Induced pluripotent stem-induced cells show better constitutive heterochromatin remodeling and developmental potential after nuclear transfer than their parental cells: Constitutive heterochromatin remodeling after iPS derivation

Recently, reprogramming of somatic cells from a differentiated to pluripotent state by overexpression of specific external transcription factors has been accomplished. It has been widely speculated that an undifferentiated state may make donor cells more efficient for nuclear transfer. To test this hypothesis, we derived induced pluripotent stem cells (iPS cells) from several somatic cell lines: mouse embryonic fibroblast (MEF), adult tail tip fibroblast (TTF), and brain neural stem cells (NSCs). Three dimensional (3D)-fluorescent in situ hybridization (FISH) and quantitative-FISH (Q-FISH) were then used to evaluate constitutive (pericentric and telomeric) heterochromatin organization in these iPS cells and in their parental differentiated cells. Here, we show that important nuclear remodeling and telomeres rejuvenation occur in these iPS cells regardless of their parental origin.

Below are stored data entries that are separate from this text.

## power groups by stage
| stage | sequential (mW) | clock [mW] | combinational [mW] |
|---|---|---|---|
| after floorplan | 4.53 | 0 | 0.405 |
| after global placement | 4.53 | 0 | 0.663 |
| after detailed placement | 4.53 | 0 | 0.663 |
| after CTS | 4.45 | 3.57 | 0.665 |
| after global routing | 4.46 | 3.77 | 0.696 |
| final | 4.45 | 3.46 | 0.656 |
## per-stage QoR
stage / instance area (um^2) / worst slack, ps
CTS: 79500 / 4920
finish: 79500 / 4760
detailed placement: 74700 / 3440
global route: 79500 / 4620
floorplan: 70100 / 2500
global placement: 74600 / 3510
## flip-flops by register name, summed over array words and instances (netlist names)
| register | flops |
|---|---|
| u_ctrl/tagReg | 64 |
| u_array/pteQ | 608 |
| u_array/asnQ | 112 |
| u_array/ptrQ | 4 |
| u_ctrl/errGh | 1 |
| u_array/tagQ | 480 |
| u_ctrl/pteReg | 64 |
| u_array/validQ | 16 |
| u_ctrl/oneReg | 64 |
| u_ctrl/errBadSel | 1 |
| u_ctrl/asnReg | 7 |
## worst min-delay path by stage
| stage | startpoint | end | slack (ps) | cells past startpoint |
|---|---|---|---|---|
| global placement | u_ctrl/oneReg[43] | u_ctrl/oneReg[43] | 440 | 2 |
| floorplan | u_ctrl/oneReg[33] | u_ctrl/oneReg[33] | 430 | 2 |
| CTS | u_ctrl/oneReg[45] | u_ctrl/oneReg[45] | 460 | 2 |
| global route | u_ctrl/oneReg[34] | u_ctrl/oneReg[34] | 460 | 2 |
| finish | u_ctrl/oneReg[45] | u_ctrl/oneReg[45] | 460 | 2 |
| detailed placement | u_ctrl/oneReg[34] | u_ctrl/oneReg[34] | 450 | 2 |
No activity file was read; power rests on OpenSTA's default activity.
<file path="config.mk">
export PLATFORM = sky130hd
export DESIGN_NAME = sercfg_port
export DESIGN_NICKNAME = d
export VERILOG_FILES = /design/src/rtl/sercfg_pkg.sv /design/src/rtl/sercfg_sync.sv /design/src/rtl/sercfg_shifter.sv /design/src/rtl/sercfg_commit.sv /design/src/rtl/sercfg_port.sv
export SDC_FILE = /design/constraint.sdc
export NUM_CORES = 1
export LEC_CHECK = 0
export BUFFER_PORTS_ARGS = -buffer_cell sky130_fd_sc_hd__buf_2
export CORE_MARGIN = 4
export CORE_UTILIZATION = 59
export DETAILED_ROUTE_END_ITERATION = 12
export PLACE_DENSITY = 0.83
export SLEW_MARGIN = 0
export SYNTH_ARGS = -nofsm -noshare
export SYNTH_HDL_FRONTEND = slang
export SYNTH_HIERARCHICAL = 1
export SYNTH_SLANG_ARGS = --single-unit
</file>
<file path="constraint.sdc">
create_clock -name clk -period 3.18 [get_ports clk]
set_input_delay 0.477 -clock clk [delete_from_list [all_inputs] [get_ports clk]]
set_output_delay 0.477 -clock clk [all_outputs]
set_load 0.005 [all_outputs]
</file>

When we used these cells as donors for nuclear transfer, we produced live-born cloned mice at much higher rates with the iPS-induced cells than with the parental cell lines. Interestingly, we noticed that developmental potential after nuclear transfer could be correlated with telomere length of the donor cells. Altogether, our findings suggest that constitutive heterochromatin organization from differentiated somatic cells can be reprogrammed to the pluripotent state by induction of iPS cells, which in turn support nuclear transfer procedure quite efficiently.